|Institution:||Chalmers University of Technology|
|Full text PDF:||http://studentarbeten.chalmers.se/publication/174167-design-of-a-fuel-cell-system-design-of-a-specification-of-requirements-for-a-fuel-cell-system-for-th|
The idea for this thesis was to design a specification of requirements for a fuel cell system for the electric power production in a 77-foot sailing ship named T/S Prolific. The fuel cells are intended to complement the existing diesel generator, which is used to deliver power to the three phase system and to charge the batteries used for the low voltage applications. The initiative to the project was first taken by Hydrogen Sweden, a non-profit association which has the goal of promoting the use of hydrogen in Sweden. In a fuel cell a reaction takes place where hydrogen and oxygen recombine into water and thereby releasing energy. A cell consists of two electrodes, anode and cathode, with a layer of electrolyte between them. Hydrogen is supplied to the anode and oxygen to the cathode. The reaction in the fuel cell generates electrons which form a current that flows from the anode to the cathode via an external circuit. In order to design the specification of requirements, parameters such as consumed power, voltage and current were measured during one month of sailing. The measured data was then studied and analyzed to achieve a value of the power rating for the new system. Calculations for the volume needed to store the fuel were performed based on the desired running time of the fuel cells. A control system, based on power electronics, to integrate the fuel cells and the generator into a hybrid system were thought of.

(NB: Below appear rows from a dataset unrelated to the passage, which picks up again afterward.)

Context: an optimization exercise on an open-source flow, tuned for small area and a short achievable clock period. The choices shown serve that exercise and are no tape-out recipe. Function was checked by simulation only, so behaviour that the tests miss may differ from the original. Power and IR drop assume default switching activity.

==> flow/design.v <==
module ddr5_dimm_responder (
  input  logic        clk,
  input  logic        rst,
  input  logic        cmd_valid,
  input  logic [2:0]  cmd_type,
  input  logic        cmd_channel,
  input  logic [2:0]  cmd_bg,
  input  logic [1:0]  cmd_bank,
  input  logic [15:0] cmd_row,
  input  logic [5:0]  cmd_col,
  output logic        rd_valid,
  output logic [26:0] rd_tag,
  output logic        wr_ack,
  output logic [26:0] wr_tag,
  output logic        err_valid,
  output logic [2:0]  err_code,
  output logic [5:0]  open_banks
);
  localparam logic [6:0]   T_ACT_LD = 7'b0110000;   
  localparam logic [6:0]   T_PRE_LD = 7'b1000010;   
  localparam logic [127:0] OPEN_SET = 128'h00040560043368510238258d164a1301;
  logic [2:0]  eff;
  assign eff = (cmd_valid && !cmd_channel) ? cmd_type : 3'd0;
  logic [2:0]  p_type;
  logic [4:0]  p_idx;
  logic [15:0] p_row;
  logic [5:0]  p_col;
  always_ff @(posedge clk) begin
    p_type <= eff;
    p_idx  <= {cmd_bg, cmd_bank};
    p_row  <= cmd_row;
    p_col  <= cmd_col;
  end
  logic dec_q;   
  always_ff @(posedge clk or posedge rst) begin
    if (rst) dec_q <= 1'b0;
    else     dec_q <= !dec_q && (eff == 3'd1 || eff == 3'd3 || eff == 3'd5);
  end
  logic [4:0] idx_in;
  assign idx_in = {cmd_bg, cmd_bank};
  logic [6:0]  tmr  [32];
  logic [31:0] live;
  logic [15:0] rows [32];
  logic        pok_q, pre_cand_q, c_q, o_q;
  logic        err_valid_q;
  logic        f_act, f_pre, f_rw;
  assign f_act = pok_q && (p_type == 3'd2) && c_q;
  assign f_rw  = pok_q && (p_type == 3'd4 || p_type == 3'd6) && o_q;
  assign f_pre = pre_cand_q && !err_valid_q && live[p_idx];
  function automatic logic [6:0] tmr_step(input logic [6:0] q);
    tmr_step = {q[5:0], (q[6] == q[5]) && (q != 7'd0)};
  endfunction
  logic [31:0] pre_err_v;
  always_comb begin
    for (int i = 0; i < 32; i++)
      pre_err_v[i] = live[i] && (tmr[i] != 7'd0);
  end
  logic [6:0] s_p;
  logic       closed_p, live_p, open_p;
  assign s_p      = tmr[p_idx];
  assign live_p   = live[p_idx];
  assign closed_p = !live_p && (s_p == 7'd0);
  assign open_p   = live_p && OPEN_SET[s_p];
  logic p_is_act;
  assign p_is_act = (p_type == 3'd1);
  logic       mismatch, pair_err;
  logic [2:0] pair_code;
  assign mismatch  = (eff != p_type + 3'd1) || (idx_in != p_idx) ||
                     (p_is_act ? (cmd_row != p_row) : (cmd_col != p_col));
  assign pair_err  = p_is_act ? !closed_p : !open_p;
  assign pair_code = p_is_act ? (live_p ? 3'd1 : 3'd5) : 3'd2;
  logic is_half2, is_pre;
  assign is_half2 = (eff == 3'd2) || (eff == 3'd4) || (eff == 3'd6);
  assign is_pre   = (eff == 3'd7);
  logic       err_v_d;
  logic [2:0] err_c_d;
  logic pre_err;
  assign pre_err = pre_err_v[idx_in] || (f_act && idx_in == p_idx);
  assign err_v_d = dec_q ? (mismatch || pair_err) : (is_half2 || (is_pre && pre_err));
  assign err_c_d = dec_q ? (mismatch ? 3'd4 : pair_code) : (is_half2 ? 3'd4 : 3'd3);
  logic [2:0] err_code_q;
  logic [5:0] open_q;
  always_ff @(posedge clk or posedge rst) begin
    if (rst) begin
      err_valid_q <= 1'b0;
      err_code_q  <= 3'd0;
      pok_q       <= 1'b0;
      pre_cand_q  <= 1'b0;
      open_q      <= 6'd0;
    end else begin
      err_valid_q <= err_v_d;
      err_code_q  <= err_c_d;
      pok_q       <= dec_q && !mismatch;
      pre_cand_q  <= !dec_q && is_pre;
      open_q      <= open_q + {5'd0, f_act} - {5'd0, f_pre};
    end
  end
  always_ff @(posedge clk) begin
    c_q <= closed_p;
    o_q <= open_p;
  end
  always_ff @(posedge clk or posedge rst) begin
    if (rst) begin
      live <= '0;
      for (int i = 0; i < 32; i++) tmr[i] <= 7'd0;
    end else begin
      for (int i = 0; i < 32; i++) begin
        if (f_act && p_idx == 5'(i)) begin
          tmr[i]  <= T_ACT_LD;
          live[i] <= 1'b1;
        end else if (f_pre && p_idx == 5'(i)) begin
          tmr[i]  <= T_PRE_LD;
          live[i] <= 1'b0;
        end else begin
          tmr[i]  <= tmr_step(tmr[i]);
        end
      end
    end
  end
  always_ff @(posedge clk) begin
    for (int i = 0; i < 32; i++)
      if (f_act && p_idx == 5'(i)) rows[i] <= p_row;
  end
  localparam int HL = 19;
  logic          ph;
  logic          s_v, s_r;
  logic [10:0]   s_d;
  logic [HL:1]   h_v, h_r, h_late;
  logic [10:0]   h_d [1:HL];
  logic          f_rd;
  assign f_rd = (p_type == 3'd4);
  always_ff @(posedge clk or posedge rst) begin
    if (rst) begin
      ph  <= 1'b0;
      s_v <= 1'b0;
      h_v <= '0;
    end else begin
      ph  <= !ph;
      s_v <= f_rw;
      if (ph) h_v <= {h_v[HL-1:1], f_rw || s_v};
    end
  end
  always_ff @(posedge clk) begin
    s_r <= f_rd;
    s_d <= {p_idx, p_col};
    if (ph) begin
      h_r[1]    <= s_v ? s_r : f_rd;
      h_late[1] <= !s_v;
      h_d[1]    <= s_v ? s_d : {p_idx, p_col};
      h_r[HL:2]    <= h_r[HL-1:1];
      h_late[HL:2] <= h_late[HL-1:1];
      for (int k = 2; k <= HL; k++) h_d[k] <= h_d[k-1];
    end
  end
  logic        rd_late, wr_look, rd_look;
  logic [10:0] sel_d;
  logic [15:0] row_m;
  assign rd_late = !ph && h_v[HL] && h_r[HL] && h_late[HL];
  assign wr_look = h_v[HL-1] && !h_r[HL-1] && (ph == h_late[HL-1]);
  assign rd_look = rd_late || (ph && h_v[HL-1] && h_r[HL-1] && !h_late[HL-1]);
  assign sel_d   = rd_late ? h_d[HL] : h_d[HL-1];
  assign row_m   = rows[sel_d[10:6]];
  logic        rd_look_q, rd_valid_q, wr_ack_q;
  logic [26:0] rd_tag_q, wr_tag_q;
  always_ff @(posedge clk or posedge rst) begin
    if (rst) begin
      rd_look_q  <= 1'b0;
      rd_valid_q <= 1'b0;
      wr_ack_q   <= 1'b0;
      rd_tag_q   <= '0;
      wr_tag_q   <= '0;
    end else begin
      rd_look_q  <= rd_look;
      rd_valid_q <= rd_look_q;
      wr_ack_q   <= wr_look;
      if (rd_look) rd_tag_q <= {sel_d[10:6], row_m, sel_d[5:0]};
      wr_tag_q   <= {sel_d[10:6], row_m, sel_d[5:0]};
    end
  end
  assign rd_valid   = rd_valid_q;
  assign rd_tag     = rd_tag_q;
  assign wr_ack     = wr_ack_q;
  assign wr_tag     = wr_tag_q;
  assign err_valid  = err_valid_q;
  assign err_code   = err_code_q;
  assign open_banks = open_q;
endmodule
This design comes from an exercise in tuning for small area, a short achievable clock period and few clock cycles on the open sky130 flow, not from production work.
The RTL was checked by simulation tests, not by an equivalence proof against the original design.
Power figures rest on the tool's default switching activity, not on a simulated workload.

==> flow/design.v (excerpt) <==
module ansi_text_display_width_meter (
    input  logic        clk,
    input  logic        rst_n,
    input  logic        in_valid,
    output logic        in_stall,
    input  logic [7:0]  text_byte,
    input  logic        is_last,
    output logic        out_valid,
    input  logic        out_stall,
    output logic [15:0] total_bytes,
    output logic [15:0] total_display,
    output logic [15:0] line_count,
    output logic [15:0] max_line_bytes,
    output logic [15:0] max_line_display
);
    logic        out_valid_reg;
    logic        dirty;          
    logic [1:0]  phase;
    logic        line_empty;     
    logic [15:0] bt;             
    logic [15:0] dt;             
    logic [15:0] dt_save;        
    logic [15:0] lc;             
    logic [15:0] wb;             
    logic [15:0] gb;             
    logic [15:0] wd;             
    logic [15:0] gd;             
    logic [15:0] wd_save;        
    logic [15:0] gd_save;        
    logic in_lf, in_esc, in_lbrack, in_m, in_param;
    logic b_valid, b_last, is_lf, is_esc, is_lbrack, is_m, is_param;
    logic take, clr, close, stay, gb_zero, gd_zero;
    logic inc_bt, inc_dt, inc_lc, inc_wb, dec_gb, inc_wd, dec_gd;
    atdw_step u_cls (
        .text_byte (text_byte),
        .is_lf     (in_lf),
        .is_esc    (in_esc),
        .is_lbrack (in_lbrack),
        .is_m      (in_m),
        .is_param  (in_param)
    );
    assign in_stall = out_valid_reg;
    always_ff @(posedge clk or negedge rst_n)
    begin
        if (!rst_n)
            b_valid <= 1'b0;
        else if (!out_valid_reg)
            b_valid <= in_valid;
    end
    always_ff @(posedge clk)
    begin
        if (!out_valid_reg)
        begin
            b_last    <= is_last;
            is_lf     <= in_lf;
            is_esc    <= in_esc;
            is_lbrack <= in_lbrack;
            is_m      <= in_m;
            is_param  <= in_param;
        end
    end
    assign take = b_valid && !out_valid_reg;
    assign clr  = (out_valid_reg && !out_stall) || dirty;
    always_ff @(posedge clk or negedge rst_n)
    begin
        if (!rst_n)
        begin
            out_valid_reg <= 1'b0;
            dirty         <= 1'b1;
        end
        else
  ...
For scale: ~780 cells after synthesis, ~95 I/O pins, ~0.0076 sq mm of cells after synthesis.
clock: 9.0 ns
lec_check: 0
cap_margin: 20
core_margin: 2
core_utilization: 40
slew_margin: 20
standard.sh (not shown) runs the stock make flow with config.mk's settings and CLKGATE_MAP_FILE= SYNTH_SCRIPT=/design/flow/synth_recipe.tcl, a recipe that flattens the netlist after the stock synthesis.
==> flow/flow/run.sh <==
#!/bin/bash
set -o pipefail
bash standard.sh 'BUFFER_PORTS_ARGS=-buffer_cell sky130_fd_sc_hd__buf_1' 'SETUP_SLACK_MARGIN=6.2' 'CTS_ARGS=-sink_clustering_enable -repair_clock_nets -buf_list sky130_fd_sc_hd__clkbuf_8 -root_buf sky130_fd_sc_hd__clkbuf_16 -sink_clustering_size 30 -dont_use_dummy_load' 'TNS_END_PERCENT=5' finish > standard.log 2>&1
Testbench counts at the start, summed over its fixed seeds: cycles 154,188.
Change:
==> flow/flow/run.sh (replaced) <==
#!/bin/bash
set -o pipefail
bash standard.sh 'BUFFER_PORTS_ARGS=-buffer_cell sky130_fd_sc_hd__buf_1' 'SETUP_SLACK_MARGIN=6.2' 'CTS_ARGS=-sink_clustering_enable -repair_clock_nets -buf_list sky130_fd_sc_hd__clkbuf_8 -root_buf sky130_fd_sc_hd__clkbuf_16 -sink_clustering_size 30 -dont_use_dummy_load' finish > standard.log 2>&1
The changed run ran to the end with no violations.
Combinational power is higher by 4.3%.
Via count is about the same.
Power is higher by 1.0%.
Die area does not change.
Wire length barely changes.
Change:
==> flow/flow/run.sh (replaced) <==
#!/bin/bash
set -o pipefail
bash standard.sh 'BUFFER_PORTS_ARGS=-buffer_cell sky130_fd_sc_hd__buf_1' 'SETUP_SLACK_MARGIN=6.0' 'CTS_CLUSTER_SIZE=30' 'CTS_BUF_LIST=sky130_fd_sc_hd__clkbuf_8' 'CORE_UTILIZATION=65' 'PLACE_DENSITY=0.75' finish > standard.log 2>&1
Global-route usage goes up by 9.2 points.
Sequential share of layout area rose by 0.23 points.
Fmax drops by a few percent.
Clock skew shrinks by 0.013 ns.
Clock power came out higher by a quarter to a third.
Change:
==> flow/flow/run.sh (replaced) <==
#!/bin/bash
set -o pipefail
bash standard.sh 'BUFFER_PORTS_ARGS=-buffer_cell sky130_fd_sc_hd__buf_1' 'SETUP_SLACK_MARGIN=6.2' 'CTS_ARGS=-sink_clustering_enable -repair_clock_nets -buf_list sky130_fd_sc_hd__clkbuf_8 -sink_clustering_size 30 -dont_use_dummy_load' 'TNS_END_PERCENT=5' finish > standard.log 2>&1
Critical path depth does not change; clock skew is higher by 0.012 ns; via count came out lower by 2.9%; count of clock-buffer cells in the layout went down by 1; wire length rises by 5.2%; combinational power goes up by 6.7%; total power drops by 3.4%; sequential share of layout area is about the same; hold slack is worse by 0.0096 ns; design area goes up by 3.2%; synthesized area does not change.

[re-timing with driven ports]
In the flow no input, the clock included, has a driving cell. The finished layouts below were timed again as built, in two steps.
Step 1, drivers: a clkbuf_16 drives clk and a buf_2 each remaining input, both assumed.
Step 2 moves the port delays by t, midway between the first and last clock arrival at a register: inputs arrive t later, outputs are due t later. That takes back most of the time a late clock gives input paths.
a / b / c = no drivers / after step 1 / after step 2; a / b = the first two.
| run | shift t [ns] | setup WS [ns] | latest minus earliest clock arrival (ns) | worst register clock-pin slew, ns | worst data-port slew with drivers (ns) |
|---|---|---|---|---|---|
| the first run | 0.420 | 6.149 / 6.105 / 5.902 | 0.023 / 0.023 | 0.09 / 0.09 | 0.03 |
| the second run | 0.413 | 6.216 / 6.171 / 5.966 | 0.024 / 0.023 | 0.09 / 0.09 | 0.03 |
| the third run | 0.492 | 6.045 / 6.008 / 5.770 | 0.013 / 0.012 | 0.09 / 0.09 | 0.04 |
| the fourth run | 0.493 | 6.170 / 6.129 / 5.853 | 0.024 / 0.024 | 0.09 / 0.09 | 0.03 |
After both steps every run listed still meets setup and hold. The setup slack of the fourth run, which loses most, moves by -0.041 ns with the drivers and by -0.317 ns with both steps.
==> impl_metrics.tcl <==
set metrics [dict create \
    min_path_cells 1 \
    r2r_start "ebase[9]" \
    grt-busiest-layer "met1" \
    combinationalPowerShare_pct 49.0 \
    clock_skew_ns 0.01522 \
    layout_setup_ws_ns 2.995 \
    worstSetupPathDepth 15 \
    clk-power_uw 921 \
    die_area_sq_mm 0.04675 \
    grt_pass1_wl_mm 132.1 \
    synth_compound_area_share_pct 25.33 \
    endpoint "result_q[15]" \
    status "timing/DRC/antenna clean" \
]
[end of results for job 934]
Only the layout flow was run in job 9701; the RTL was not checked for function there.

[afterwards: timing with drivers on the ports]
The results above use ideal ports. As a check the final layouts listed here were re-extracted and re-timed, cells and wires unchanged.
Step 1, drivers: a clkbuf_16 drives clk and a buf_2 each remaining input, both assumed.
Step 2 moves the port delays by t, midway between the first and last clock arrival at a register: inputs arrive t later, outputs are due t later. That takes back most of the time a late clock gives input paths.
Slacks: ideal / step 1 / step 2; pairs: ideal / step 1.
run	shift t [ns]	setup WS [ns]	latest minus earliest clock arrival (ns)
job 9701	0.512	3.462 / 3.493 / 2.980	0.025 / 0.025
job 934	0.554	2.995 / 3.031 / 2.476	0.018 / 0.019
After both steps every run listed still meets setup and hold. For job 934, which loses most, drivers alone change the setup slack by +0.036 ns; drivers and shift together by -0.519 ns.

The fuel cell system that has been studied for T/S Prolific is intended to be silent rather than environmentally benign. This system should be capable of delivering the needed energy during night sailing and for some periods during the day and therefore the power rate was chosen to be 2.5 kW. The cells used in this project will use hydrogen as fuel and the storage was designed to hold enough hydrogen for two days at sea. This amount was calculated to be 1.52 kg which is equivalent to a volume of 100 dm3 at a pressure of 200 bar. The placement of the entire fuel cell system is intended to be above deck to minimize the risk of accidents. This thesis is intended to be a foundation for the design and installation of a fuel cell system in T/S Prolific. The results of the analysis are presented in a specification of requirements table to function as a foundation for the decision-makers and suppliers. These specifications are based solely on technical aspects, and the economical part is up to the decision-makers and suppliers to look into.